Kemudahan ini difasilitasi melalui fitur terbaru bernama "Swaplotting" yang tertanam di dalam aplikasi resmi "Sentuh Tanahku". Proses plotting mandiri merupakan langkah krusial untuk menetapkan batas bidang tanah ke dalam sistem peta digital nasional berdasarkan koordinat GPS.
Dengan aplikasi ini, pemilik tanah tinggal mengajukan titik lokasi lewat fitur Swaplotting di aplikasi. Data yang masuk nantinya akan diverifikasi oleh Kantor Pertanahan (Kantah) setempat untuk dicocokkan dengan catatan Kementerian ATR/BPN.

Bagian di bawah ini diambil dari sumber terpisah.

$ cat config.mk
export PLATFORM = sky130hd
export DESIGN_NAME = bus_bridge
export DESIGN_NICKNAME = d
export VERILOG_FILES = /design/src/hw/mem_bus_pkg.sv /design/src/hw/bus_bridge.sv
export SDC_FILE = /design/constraint.sdc
export NUM_CORES = 1
export LEC_CHECK = 0
export BUFFER_PORTS_ARGS = -buffer_cell sky130_fd_sc_hd__buf_2
export CAP_MARGIN = 20
export CORE_ASPECT_RATIO = 0.6
export CORE_UTILIZATION = 37
export DETAILED_ROUTE_END_ITERATION = 10
export PLACE_DENSITY = 0.77
export SLEW_MARGIN = 40
export SYNTH_ARGS = -nofsm -noshare
export SYNTH_HDL_FRONTEND = slang
export SYNTH_SLANG_ARGS = --single-unit
$ cat constraint.sdc
create_clock -name clk -period 3.05 [get_ports clk]
set_clock_uncertainty 0.05 [all_clocks]
set_input_delay 0.61 -clock clk [delete_from_list [all_inputs] [get_ports clk]]
set_output_delay 0.61 -clock clk [all_outputs]
set_load 0.05 [all_outputs]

"Jika terbukti valid, petugas Kantah akan langsung memasukkannya ke dalam peta digital,” jelas Kepala Pusat Data dan Informasi (Kapusdatin) Kementerian ATR/BPN, I Gede Ketut Ary Sucaya, Jumat (29/5/2026).
Ary memaparkan, fitur Swaplotting sengaja dihadirkan untuk mempercepat digitalisasi lahan-lahan yang belum terdata di sistem pusat. Fitur ini menjadi solusi bagi dua kategori pemilik tanah: mereka yang lahannya belum bersertifikat, serta pemilik tanah yang masih memegang sertifikat analog (manual/lama).

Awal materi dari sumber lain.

**src/rtl/isa_pkg.sv**
```systemverilog
//////////////////////////////
// Opcodes, classes and status
//////////////////////////////

package isa_pkg;

  // Major opcode field, ir[31:26]
  typedef enum logic [5:0] {
    OP_PAL  = 6'h00,
    OP_INTA = 6'h10,
    OP_LDQ  = 6'h29,
    OP_STQ  = 6'h2d,
    OP_BR   = 6'h30,
    OP_BEQ  = 6'h39
  } opcode_e;

  // What decode makes of a word
  typedef enum logic [2:0] {
    CLS_ALU,
    CLS_LOAD,
    CLS_STORE,
    CLS_COND_BR,
    CLS_UNCOND_BR,
    CLS_HALT,
    CLS_ILLEGAL
  } inst_class_e;

  // Sticky machine status
  typedef enum logic [1:0] {
    NO_ERROR,
    HALTED_ON_HALT,
    HALTED_ON_ILLEGAL
  } err_status_e;

  //////////////////////////////
  // Resource needs per class
  //////////////////////////////

  // Memory ops take a load/store queue slot
  function automatic logic needs_lsq(input inst_class_e cls);
    return (cls == CLS_LOAD) || (cls == CLS_STORE);
  endfunction

  // Halt only goes to the ROB
  function automatic logic needs_rs(input inst_class_e cls);
    return cls != CLS_HALT;
  endfunction

endpackage

```
**src/rtl/pipe_cfg_pkg.sv**
```systemverilog
//////////////////////////////
// Front end datapath config
//////////////////////////////

package pipe_cfg_pkg;

  // Datapath widths
  localparam int XLEN      = 64;  // Address and NPC
  localparam int INST_W    = 32;  // Instruction word
  localparam int REG_IDX_W = 5;   // Architectural register index

  // Slots per bundle, fixed
  localparam int WAYS = 2;

  //////////////////////////////
  // Fixed instruction constants
  //////////////////////////////

  // Hardwired zero register
  localparam logic [REG_IDX_W-1:0] ZERO_REG = 5'd31;

  // ADDQ r31,r31,r31 on the integer arithmetic opcode
  localparam logic [INST_W-1:0] NOOP_INST = 32'h43ff_041f;

  // PAL call that stops the machine
  localparam logic [INST_W-1:0] HALT_INST = 32'h0000_0555;

endpackage
```
**src/rtl/dispatch_bundle_if.sv**
```systemverilog
//////////////////////////////
// Decoded two-slot bundle
//////////////////////////////

interface dispatch_bundle_if
  import pipe_cfg_pkg::*, isa_pkg::*;
();

  // Index 0 is slot 1, index 1 is slot 2
  logic [XLEN-1:0]      npc      [WAYS];
  logic [INST_W-1:0]    ir       [WAYS];
  logic [WAYS-1:0]      valid;
  inst_class_e          cls      [WAYS];
  logic [REG_IDX_W-1:0] dest_idx [WAYS];

  // Decode side
  modport producer (
    output npc,
    output ir,
    output valid,
    output cls,
    output dest_idx
  );

  // Dispatch side
  modport consumer (
    input npc,
    input ir,
    input valid,
    input cls,
    input dest_idx
  );

endinterface

```
**src/rtl/frontend_top.sv**
```systemverilog
//////////////////////////////
// Two-wide front end top
//////////////////////////////

module frontend_top
  import pipe_cfg_pkg::*, isa_pkg::*;
#(
  parameter int FREE_W = 2  // Width of the free-entry counts
)
(
  input  logic                 clock,
  input  logic                 arst_n,
  input  logic                 flush,        // Mispredict
  input  logic [XLEN-1:0]      fetch_npc   [WAYS],
  input  logic [INST_W-1:0]    fetch_ir    [WAYS],
  input  logic [WAYS-1:0]      fetch_valid,
  input  logic [FREE_W-1:0]    rob_free,
  input  logic [FREE_W-1:0]    rs_free,
  input  logic [FREE_W-1:0]    lsq_free,
  output logic                 fetch_ready,
  output logic [WAYS-1:0]      dp_valid,
  output logic [WAYS-1:0]      dp_fire,
  output logic [XLEN-1:0]      dp_npc      [WAYS],
  output logic [INST_W-1:0]    dp_ir       [WAYS],
  output logic [REG_IDX_W-1:0] dp_dest_idx [WAYS],
  output inst_class_e          dp_cls      [WAYS],
  output err_status_e          error_status
);

  dispatch_bundle_if id_bundle ();

  decode_stage u_decode_stage (
    .clock       (clock),
    .arst_n      (arst_n),
    .flush       (flush),
    .accept      (fetch_ready),
    .fetch_npc   (fetch_npc),
    .fetch_ir    (fetch_ir),
    .fetch_valid (fetch_valid),
    .bundle      (id_bundle.producer)
  );

  dispatch_buffer u_dispatch_buffer (
    .clock       (clock),
    .arst_n      (arst_n),
    .flush       (flush),
    .bundle      (id_bundle.consumer),
    .fire        (dp_fire),
    .accept      (fetch_ready),
    .slot_valid  (dp_valid),
    .slot_cls    (dp_cls),
    .dp_npc      (dp_npc),
    .dp_ir       (dp_ir),
    .dp_dest_idx (dp_dest_idx)
  );

  dispatch_gate #(
    .FREE_W (FREE_W)
  ) u_dispatch_gate (
    .clock        (clock),
    .arst_n       (arst_n),
    .slot_valid   (dp_valid),
    .slot_cls     (dp_cls),
    .rob_free     (rob_free),
    .rs_free      (rs_free),
    .lsq_free     (lsq_free),
    .fire         (dp_fire),
    .error_status (error_status)
  );

endmodule

```
**src/rtl/dispatch_gate.sv**
```systemverilog
//////////////////////////////
// Structural hazard grant
//////////////////////////////

module dispatch_gate
  import pipe_cfg_pkg::*, isa_pkg::*;
#(
  parameter int FREE_W = 2
)
(
  input  logic              clock,
  input  logic              arst_n,
  input  logic [WAYS-1:0]   slot_valid,
  input  inst_class_e       slot_cls [WAYS],
  input  logic [FREE_W-1:0] rob_free,
  input  logic [FREE_W-1:0] rs_free,
  input  logic [FREE_W-1:0] lsq_free,
  output logic [WAYS-1:0]   fire,
  output err_status_e       error_status
);

  // Room for a pair need of 2 even with narrow counts
  localparam int CMP_W = (FREE_W > 2) ? FREE_W : 2;

  logic            live;
  logic [WAYS-1:0] legal;
  logic [WAYS-1:0] rs_use;
  logic [WAYS-1:0] lsq_use;
  logic [1:0]      rs_pair;
  logic [1:0]      lsq_pair;

  function automatic logic covers(input logic [FREE_W-1:0] free, input logic [1:0] need);
    return CMP_W'(free) >= CMP_W'(need);
  endfunction

  always_comb
  begin
    for (int i = 0; i < WAYS; i++)
    begin
      legal[i]   = slot_valid[i] && (slot_cls[i] != CLS_ILLEGAL);
      rs_use[i]  = needs_rs(slot_cls[i]);
      lsq_use[i] = needs_lsq(slot_cls[i]);
    end
  end

  assign live     = (error_status == NO_ERROR);
  assign rs_pair  = {1'b0, rs_use[0]} + {1'b0, rs_use[1]};
  assign lsq_pair = {1'b0, lsq_use[0]} + {1'b0, lsq_use[1]};

  // Slot 1 alone
  assign fire[0] = live && legal[0] && covers(rob_free, 2'd1)
                && covers(rs_free, {1'b0, rs_use[0]}) && covers(lsq_free, {1'b0, lsq_use[0]});

  // Both slots on the pair's needs, never past a halt
  assign fire[1] = live && legal[0] && legal[1] && (slot_cls[0] != CLS_HALT)
                && covers(rob_free, 2'd2) && covers(rs_free, rs_pair)
                && covers(lsq_free, lsq_pair);

  //////////////////////////////
  // Error status, sticky
  //////////////////////////////

  always_ff @(posedge clock or negedge arst_n)
  begin
    if (!arst_n)
      error_status <= NO_ERROR;
    else if (live)
    begin
      if ((fire[0] && slot_cls[0] == CLS_HALT) || (fire[1] && slot_cls[1] == CLS_HALT))
        error_status <= HALTED_ON_HALT;
      else if (slot_valid[0] && slot_cls[0] == CLS_ILLEGAL)
        error_status <= HALTED_ON_ILLEGAL;
    end
  end

  // Pair needs always cover slot 1's own needs
  a_fire_order: assert property (
    @(posedge clock) disable iff (!arst_n)
    fire[1] |-> fire[0]
  ) else $error("slot 2 fired without slot 1");

endmodule

```
**src/rtl/dispatch_buffer.sv**
```systemverilog
//////////////////////////////
// ID/DP register
//////////////////////////////

module dispatch_buffer
  import pipe_cfg_pkg::*, isa_pkg::*;
(
  input  logic                 clock,
  input  logic                 arst_n,
  input  logic                 flush,
  dispatch_bundle_if.consumer  bundle,
  input  logic [WAYS-1:0]      fire,
  output logic                 accept,
  output logic [WAYS-1:0]      slot_valid,
  output inst_class_e          slot_cls    [WAYS],
  output logic [XLEN-1:0]      dp_npc      [WAYS],
  output logic [INST_W-1:0]    dp_ir       [WAYS],
  output logic [REG_IDX_W-1:0] dp_dest_idx [WAYS]
);

  logic [WAYS-1:0]      id_dp_valid;
  logic [XLEN-1:0]      id_dp_npc  [WAYS];
  logic [INST_W-1:0]    id_dp_ir   [WAYS];
  inst_class_e          id_dp_cls  [WAYS];
  logic [REG_IDX_W-1:0] id_dp_dest [WAYS];
  logic                 shift_up;

  // Every valid slot leaves, empty buffer included
  assign accept   = &(fire | ~id_dp_valid);
  assign shift_up = fire[0] && !accept;  // Slot 2 stuck behind slot 1

  //////////////////////////////
  // Payload
  //////////////////////////////

  always_ff @(posedge clock)
  begin
    if (accept)
    begin
      id_dp_npc  <= bundle.npc;
      id_dp_ir   <= bundle.ir;
      id_dp_cls  <= bundle.cls;
      id_dp_dest <= bundle.dest_idx;
    end
    else if (shift_up)
    begin
      // Slot 2 becomes the oldest
      id_dp_npc[0]  <= id_dp_npc[1];
      id_dp_ir[0]   <= id_dp_ir[1];
      id_dp_cls[0]  <= id_dp_cls[1];
      id_dp_dest[0] <= id_dp_dest[1];
    end
  end

  //////////////////////////////
  // Valid bits
  //////////////////////////////

  always_ff @(posedge clock or negedge arst_n)
  begin
    if (!arst_n)
      id_dp_valid <= '0;
    else if (flush)
      id_dp_valid <= '0;
    else if (accept)
      id_dp_valid <= bundle.valid;
    else if (shift_up)
      id_dp_valid <= {1'b0, id_dp_valid[1]};
  end

  assign slot_valid  = id_dp_valid;
  assign slot_cls    = id_dp_cls;
  assign dp_npc      = id_dp_npc;
  assign dp_ir       = id_dp_ir;
  assign dp_dest_idx = id_dp_dest;

  // Program order holds across fetch, decode and compaction
  a_slot_order: assert property (
    @(posedge clock) disable iff (!arst_n)
    !(id_dp_valid[1] && !id_dp_valid[0])
  ) else $error("slot 2 valid behind an empty slot 1");

endmodule

```
**src/rtl/decode_stage.sv**
```systemverilog
//////////////////////////////
// IF/ID register and decode
//////////////////////////////

module decode_stage
  import pipe_cfg_pkg::*, isa_pkg::*;
(
  input  logic                clock,
  input  logic                arst_n,
  input  logic                flush,
  input  logic                accept,      // Dispatch took the whole bundle
  input  logic [XLEN-1:0]     fetch_npc [WAYS],
  input  logic [INST_W-1:0]   fetch_ir  [WAYS],
  input  logic [WAYS-1:0]     fetch_valid,
  dispatch_bundle_if.producer bundle
);

  logic [XLEN-1:0]      if_id_npc [WAYS];
  logic [INST_W-1:0]    if_id_ir  [WAYS];
  logic [WAYS-1:0]      if_id_valid;
  inst_class_e          slot_cls  [WAYS];
  logic [REG_IDX_W-1:0] slot_dest [WAYS];

  //////////////////////////////
  // IF/ID pipeline register
  //////////////////////////////

  always_ff @(posedge clock or negedge arst_n)
  begin
    if (!arst_n)
    begin
      if_id_npc   <= '{default: '0};
      if_id_ir    <= '{default: NOOP_INST};
      if_id_valid <= '0;
    end
    else if (flush)                    // Mispredict squashes the bundle
    begin
      if_id_npc   <= '{default: '0};
      if_id_ir    <= '{default: NOOP_INST};
      if_id_valid <= '0;
    end
    else if (accept)
    begin
      if_id_npc   <= fetch_npc;
      if_id_ir    <= fetch_ir;
      if_id_valid <= fetch_valid;
    end
  end

  // Classify each slot on the major opcode
  always_comb
  begin
    for (int i = 0; i < WAYS; i++)
    begin
      slot_cls[i]  = CLS_ILLEGAL;
      slot_dest[i] = ZERO_REG;
      case (if_id_ir[i][31:26])
        OP_INTA: begin slot_cls[i] = CLS_ALU;       slot_dest[i] = if_id_ir[i][4:0];   end
        OP_LDQ:  begin slot_cls[i] = CLS_LOAD;      slot_dest[i] = if_id_ir[i][25:21]; end
        OP_STQ:  slot_cls[i] = CLS_STORE;
        OP_BEQ:  slot_cls[i] = CLS_COND_BR;
        OP_BR:   begin slot_cls[i] = CLS_UNCOND_BR; slot_dest[i] = if_id_ir[i][25:21]; end
        OP_PAL:
        begin
          if (if_id_ir[i] == HALT_INST)    // Other PAL calls unsupported
            slot_cls[i] = CLS_HALT;
        end
        default: slot_cls[i] = CLS_ILLEGAL;
      endcase
    end
  end

  assign bundle.npc      = if_id_npc;
  assign bundle.ir       = if_id_ir;
  assign bundle.valid    = if_id_valid;
  assign bundle.cls      = slot_cls;
  assign bundle.dest_idx = slot_dest;

endmodule

```
**config.mk**
```make
export PLATFORM = sky130hd
export DESIGN_NAME = frontend_top
export DESIGN_NICKNAME = d
export VERILOG_FILES = /design/src/rtl/isa_pkg.sv /design/src/rtl/pipe_cfg_pkg.sv /design/src/rtl/dispatch_bundle_if.sv /design/src/rtl/frontend_top.sv /design/src/rtl/dispatch_gate.sv /design/src/rtl/dispatch_buffer.sv /design/src/rtl/decode_stage.sv
export SDC_FILE = /design/constraint.sdc
export NUM_CORES = 1
export LEC_CHECK = 0
export BUFFER_PORTS_ARGS = -buffer_cell sky130_fd_sc_hd__buf_2
export CAP_MARGIN = 20
export CORE_AREA = 2 2 189 173
export CTS_CLUSTER_SIZE = 12
export DETAILED_ROUTE_END_ITERATION = 7
export DIE_AREA = 0 0 191 175
export MAX_ROUTING_LAYER = met4
export PLACE_DENSITY = 0.86
export SETUP_SLACK_MARGIN = 0.1
export SYNTH_ARGS = -nofsm -noshare
export SYNTH_HDL_FRONTEND = slang
export SYNTH_HIERARCHICAL = 1
export SYNTH_SLANG_ARGS = --single-unit
```
**constraint.sdc**
```tcl
create_clock -name clock -period 7.95 [get_ports clock]
set_input_delay 1.1925 -clock clock [delete_from_list [all_inputs] [get_ports clock]]
set_output_delay 1.1925 -clock clock [all_outputs]
set_load 0.01 [all_outputs]
```
==> summary.md, run 1 <==
| Metric | Value |
|---|---|
| WL per Instance | 21.06 um |
| Largest stage delay, worst path | a little under 800 ps |
| Final Wtd Congestion | between 0.9 and 1 |
| # resized after CTS | 0 |
| Pint | between 4 and 5 mW |
| IO Pins | 418 |
| Hold-fix buffers, CTS | 0 |
| Placed inst area | around 0.019 mm2 |
| Crit-path slowest cell | inv_8 |
| Hold Crit Class | reg -> reg |
| R2r endpoint | u_decode_stage/bundle.npc[108]$_DFFE_PN0P_ |
| Fin crit share | 73.95% |
| WL final | 41110 um |
| Fraction of registers with async set/reset | 48.77% |
| Design area | 0.02026 mm2 |
| EDFF count, synth | 208 |
| Slew HR | 25.57% |
| Root Driver | clkbuf_16 |
| Vias | 10659 |
| Combinational share of power | 22.3% |
| Netlist Area Pre-Place | 0.01649 mm2 |
| WHS Path Cells | 0 |
| Nature of the critical path endpoint | output port |
| Tot Pwr | ~6.3 mW |
| HPWL after DPL | between 20000 and 30000 um |
| Core ar. | 0.03142 mm2 |
| CTS buffer count | 43 |
| Synth top area share | 37.88% |
| CTS tree | built |
| Worst Path Max Fanout | 105 |
| Cell depth of the worst flop-to-flop path | 14 |
| DRC | 0 |
| Area grow syn2layout | 22.85% |
| Vias in the first global route | between 10000 and 15000 |
| Clk slew on worst S/H paths | 60 ps |
| Initial antenna violation count | 17 |
| Switching power of the nets | approximately 1.8 mW |
| Max-cap violations | 0 |
| Top FF cell, synth | edfxtp_1 |
| CTS Buffer Depth | 3 |
| Cell taking the most area after synthesis | edfxtp_1 |
| Post-synthesis sequential area ratio | 68.19% |
| PwrDens | 312.4 mW/mm2 |
| Initial DRC count | around 830 |
| Final nets | 1695 |
| Fin. max-slew vios | 0 |
| Reg2Reg Setup Slack | 2690 ps |
| Worst slew pin tran | 1116 ps |
| Peak supply drop | 0.0002141 V |
| Setup Skew | 13.78 ps |
| Setup Fix Bufs, Post-CTS | 0 |
| Min-delay src | u_decode_stage/bundle.npc[58]$_DFFE_PN0P_ |
| Synth top area cells | edfxtp_1 38%, dfrtp_1 25%, mux2i_1 9.7%, dfstp_2 5.4%, mux2_4 4.5% |
| Synth cell count leaders | 208 x edfxtp_1, 167 x nor2_1, 164 x dfrtp_1 |
| Reg power frac | 47.4% |
| Hold EP | u_dispatch_buffer/dp_npc[58]$_DFFE_PP_ |
| Rows | a little over 60 |
| Largest net degree at the start of global routing | 145 |
| RR Startpoint | u_dispatch_buffer/slot_cls[1]$_DFFE_PP_ |
| Avg Synthesized Cell Area | 15.38 um2 |
| Hold slack final | between 400 and 500 ps |
| Leakage | ~9.8 nW |
| Layout cells sized above 1 | 41.74% |
| CTS sink cnt | 406 |
| Die ar. | 0.03343 mm2 |
| Startpoint Class | flip-flop |
| Sw Share | 28.60% |
| I/O Buffers | 417 |
| Final Hold Fails | 0 |
| Die width | approximately 190 um |
| Crit path DAT | 4690 ps |
| Clock Latency Late Sink | around 530 ps |
| Post-route setup TNS | 0 ps |
| Grt total ovfl | 0 |
| Syn Inst Count | between 1000 and 1500 |
| Status | finished, final reports clean |
| Yosys Warn Count | 6 |
| Crit path cell chain | and3b_1 -> inv_1 -> ha_1 -> ha_1 -> nand2b_1 -> a21oi_1 -> nor4_2 -> and2_1 -> nand2b_1 -> nand2_8 -> inv_8 -> buf_2 |
| Initial Utilization | a little over half |
| First-pass GRT wire length | between 60000 and 70000 um |
| Htree depth | 2 |
| Total track usage | 24.83% |
| Vias/cell | approximately 5.5 |
| Die height | around 180 um |
| RSZ-0062 raised after global routing | false |
| Most frequent cell after synthesis | edfxtp_1 |
| Tmin final | 5879 ps |
| Routed Antenna Nets | 0 |
| Max Clk Rate | 0.1701 GHz |
| First drt pass iteration count | 7 |
| Synth Net Count | 1283 |
| Final setup fails | 0 |
| Crit path kind | reg -> out |
| Power share of the clock group | 30.4% |
| Worst endpoint required time | between 6000 and 7000 ps |
| Yosys cell types | 58 |
| Synthesized flop and latch total | 406 |
==> per-layer routing <==
| layer | global-route usage, % | up-vias | routed length [um] |
|---|---|---|---|
| li1 | - | 4753 | - |
| met1 | 31.89 | 5334 | 16580 |
| met2 | 38.60 | 475 | 19980 |
| met3 | 5.463 | 97 | 3050 |
| met4 | 9.948 | 0 | 1502 |
| met5 | - | - | 0 |
==> placed cells by master, fill, tap and decap left out, drive strengths merged, types with 6 or more instances in the layout <==
cell,synthesis,routed
nand2,10,10
inv,8,12
nor2,167,167
a211o,34,34
clkbuf,24,72
nor2b,36,36
nor3,7,7
diode,0,17
buf,34,424
edfxtp,208,208
mux2i,160,160
ha,8,8
mux2,104,104
a221o,6,6
dfstp,34,34
a21oi,6,6
dfrtp,164,164
nor4,9,9
==> final cells by class <==
cell class	count	area (um2)
sequential	406	11240
fill	2238	11160
multi-input combinational	600	4883
timing repair buffer	425	2175
clock buffer	71	1241
tap	416	520.5
clock inverter	9	112.6
antenna	17	42.54
inverter	8	37.54
==> per-stage QoR <==
| step | setup WS (ps) | utilization (%) | instances |
|---|---|---|---|
| final | 2071 | 64.47 | 1952 |
| after global routing | 1803 | 64.47 | 1952 |
| after CTS | 2101 | 64.34 | 1935 |
| after detailed placement | 2460 | 60.03 | 1855 |
| after global placement | 2522 | 60.03 | 1855 |
| after floorplan | 339.6 | - | 1072 |
==> power groups by stage <==
stage | Combinational, mW | Sequential (mW) | Clock (mW)
after floorplan | 0.732 | 3.14 | 0
after global placement | 1.37 | 3.01 | 0
after detailed placement | 1.40 | 3.03 | 0
after CTS | 1.41 | 2.99 | 1.96
after global routing | 1.50 | 3.04 | 2.05
final | 1.41 | 3.00 | 1.92
==> cell families after synthesis <==
| family | after synthesis | synth area share [%] |
|---|---|---|
| AOI/OAI and AO/OA | 67 | 3.369 |
| adders and majority gates | 8 | 0.6071 |
| xor gates and xnor gates | 2 | 0.1063 |
| DFF | 406 | 68.19 |
| and+or+nand+nor | 259 | 7.452 |
| muxes | 264 | 17.93 |
| buffers and inverters | 66 | 2.345 |
==> how the worst max path moves through the flow <==
stage | startpoint | to | slack, ps | cells after the start
after floorplan | lsq_free[0] | u_dispatch_buffer/dp_dest_idx[5]$_DFFE_PP_ | 340 | 8
after global placement | lsq_free[0] | fetch_ready | 2520 | 11
after detailed placement | rs_free[0] | fetch_ready | 2460 | 11
after CTS | u_dispatch_buffer/slot_cls[1]$_DFFE_PP_ | fetch_ready | 2100 | 12
after global routing | u_dispatch_buffer/slot_cls[1]$_DFFE_PP_ | fetch_ready | 1800 | 12
final | u_dispatch_buffer/slot_cls[1]$_DFFE_PP_ | fetch_ready | 2070 | 12
==> state kept, by name, summed over array words and instances, names as in the netlist <==
| signal | cells |
|---|---|
| u_decode_stage/bundle.npc | 128 |
| u_dispatch_buffer/dp_npc | 128 |
| u_decode_stage/bundle.ir | 64 |
| u_dispatch_buffer/dp_ir | 64 |
| u_dispatch_buffer/dp_dest_idx | 10 |
| u_dispatch_buffer/slot_cls | 6 |
| u_decode_stage/bundle.valid | 2 |
| u_dispatch_buffer/slot_valid | 2 |
| u_dispatch_gate/error_status | 2 |
==> critical path: cells and delay by family, from the launching register on <==
kind	cells	cell delay (ps)
compound gates	1	90
fa+ha+maj	2	570
buf+inv	3	1090
flops	1	480
simple gates	6	1810
Note: power is estimated with default switching activity, not from simulation.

Melalui keterlibatan aktif masyarakat ini, kementerian berharap dapat mewujudkan akurasi data pertanahan yang lebih partisipatif. Integrasi data ini sangat penting demi menjamin kepastian hukum kepemilikan dan lokasi tanah guna meminimalisir sengketa di kemudian hari.

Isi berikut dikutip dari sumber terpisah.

File: config.mk
export PLATFORM = sky130hd
export DESIGN_NAME = cpuTop
export DESIGN_NICKNAME = d
export VERILOG_FILES = /design/src/cpuPkg.sv /design/src/cpuTop.sv /design/src/memWbStage.sv /design/src/executeStage.sv /design/src/decodeStage.sv /design/src/fetchStage.sv /design/src/regFile.sv
export VERILOG_INCLUDE_DIRS = /design/src
export SDC_FILE = /design/constraint.sdc
export NUM_CORES = 2
export LEC_CHECK = 0
export CORE_UTILIZATION = 35
export CTS_CLUSTER_SIZE = 28
export DETAILED_ROUTE_END_ITERATION = 12
export DONT_BUFFER_PORTS = 1
export PLACE_DENSITY = 0.46
export SETUP_SLACK_MARGIN = 0.3
export SKIP_CTS_REPAIR_TIMING = 1
export SYNTH_ARGS = -nofsm -noshare
export SYNTH_HDL_FRONTEND = slang
export SYNTH_SLANG_ARGS = --single-unit
File: constraint.sdc
create_clock -name clk -period 5.8 [get_ports clk]
set_input_delay 0.29 -clock clk [delete_from_list [all_inputs] [get_ports clk]]
set_output_delay 0.29 -clock clk [all_outputs]
set_load 0.02 [all_outputs]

Fitur ini sudah bisa diakses oleh pengguna perangkat Android maupun iOS. Saat membuka aplikasi, pastikan untuk memberikan izin akses lokasi agar GPS bisa mengidentifikasi posisi tanah secara presisi.
Berikut dua skema pengisian data berdasarkan status tanah. Pertama, untuk pemilik sertifikat analog, pilih ppsi “Bersertifikat”, kemudian isi identitas lengkap pemegang hak, masukkan informasi sertifikat (nomor hak, luas tanah, dan letak bidang). Terakhir, unggah (upload) foto dokumen sertifikat asli sebagai bukti pendukung untuk diverifikasi petugas.
Kedua, untuk lahan yang belum bersertifikat, pilih opsi “Belum Sertifikat”, kemudian lengkapi data identitas diri dan lokasi detail bidang tanah. Berikutntya, unggah dokumen alas hak yang dimiliki (misal: girik, surat pernyataan, dll), dan sertakan bukti pembayaran pajak bumi dan bangunan (PBB) sebagai dokumen penunjang.
Setelah seluruh data dikirim secara daring, sistem aplikasi "Sentuh Tanahku" akan otomatis meneruskannya ke Kantor Pertanahan (Kantah) wilayah masing-masing untuk diperiksa lebih lanjut sebelum dimasukkan ke dalam peta bidang tanah nasional.